Ukrainian engineer and inventor

Mikhail Petrovich Sidko (born 1936, Kyiv) is a chemical engineer, inventor, and honoured innovator of the Ukrainian SSR. He is the last living survivor of the Babi Yar massacre.

==Biography==
The family of Mikhail Sidko was to be evacuated by train to the east, but his brother Grisha left the train to let out the family's pigeons, which were still in their dovecote. When Grisha did not return, Sidko's mother (Bertha) took her other three children off the train to search for him. Sidko's father, who was elsewhere on the train, was the only member of the family who remained.

On 28 September 1941, 2,000 flyers in Russian were posted in Kyiv, Ukrainian and German: “All the Jews of the city of Kyiv and its environs should appear Monday 29 September 1941 by 8 o'clock in the morning at the corner of Melnikovskaya and Degtyarnaya streets (near the cemetery). Take your documents with you, valuables, as well as warm clothes and underwear. Those who do not comply with this order will be shot".

Neighbours convinced Sidko's mother not to go to the gathering place, since her husband and children were Ukrainian. Instead, the family remained at home.

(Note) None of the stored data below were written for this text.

==> config.mk <==
export PLATFORM = sky130hd
export DESIGN_NAME = http_chunked_transfer_decoder_flat
export DESIGN_NICKNAME = d
export VERILOG_FILES = /design/src/hw/rtl/hctd_pkg.sv /design/src/hw/rtl/hctd_if.sv /design/src/hw/rtl/hctd_core.sv /design/src/hw/rtl/hctd_obuf.sv /design/src/hw/rtl/http_chunked_transfer_decoder.sv /design/src/flat_wrapper.sv
export SDC_FILE = /design/constraint.sdc
export NUM_CORES = 1
export LEC_CHECK = 0
export ABC_CLOCK_PERIOD_IN_PS = 3300
export BUFFER_PORTS_ARGS = -buffer_cell sky130_fd_sc_hd__buf_2
export CORE_MARGIN = 1
export CORE_UTILIZATION = 40
export CTS_BUF_LIST = sky130_fd_sc_hd__clkbuf_4 sky130_fd_sc_hd__clkbuf_8
export DETAILED_ROUTE_END_ITERATION = 6
export PLACE_DENSITY = 0.68
export SLEW_MARGIN = 20
export SYNTH_ARGS = -nofsm -noshare
export SYNTH_HDL_FRONTEND = slang
export SYNTH_SLANG_ARGS = --single-unit
export TNS_END_PERCENT = 1
==> constraint.sdc <==
create_clock -name clk_i -period 3.3 [get_ports clk_i]
set_input_delay 0.495 -clock clk_i [delete_from_list [all_inputs] [get_ports clk_i]]
set_output_delay 0.495 -clock clk_i [all_outputs]
set_load 0.03 [all_outputs]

On 30 September, Lushka, the family's housekeeper, informed the Germans that the family were Jewish and did not comply with the orders posted on 28 September. The family was sent to Babi Yar. The family joined a column of Jews being led by a German officer and a policeman. Eventually, Mikhail, his brother, and several children were pulled out of the column by the policeman. He shouted: "rozbigaytes", shot in the air, and killed two men. The rest of the column fled home.

A week later, the housekeeper Lushka again handed the family over to the Gestapo. Their neighbour, Ivan Volksdeutsch, was the interpreter for the Gestapo. He told the Germans that Mikhail and his brother were Ukrainians, and they were released.

Later, a neighbour settled with them – Sofia Krivorot-Baklanova with her daughter Galina. During the raids, Sofya Kondratyevna said, that Mikhail and his brother are her children, daughter – that they are her brothers. In 2004, the title of Righteous Among the Nations was awarded to Galina Elizarovna and Sofya Krivorot-Baklanova (posthumously).

Mikhail and his brother were stealing coal at the railway station, were caught and ended up in the Syrets death camp, where medical experiments were performed on them: their feet were frozem, exposed to encephalitis ticks, and given injections. In the winter of 1942–1943, Grisha fled and in 1943 he kidnapped Mikhail.

After the war, Mikhail Sidko completed his studies at school, and from the age of 13 he worked as a shoemaker, served in the army and settled in Cherkasy, where he worked at a chemical plant. After retirement he immigrated to Israel in 2000.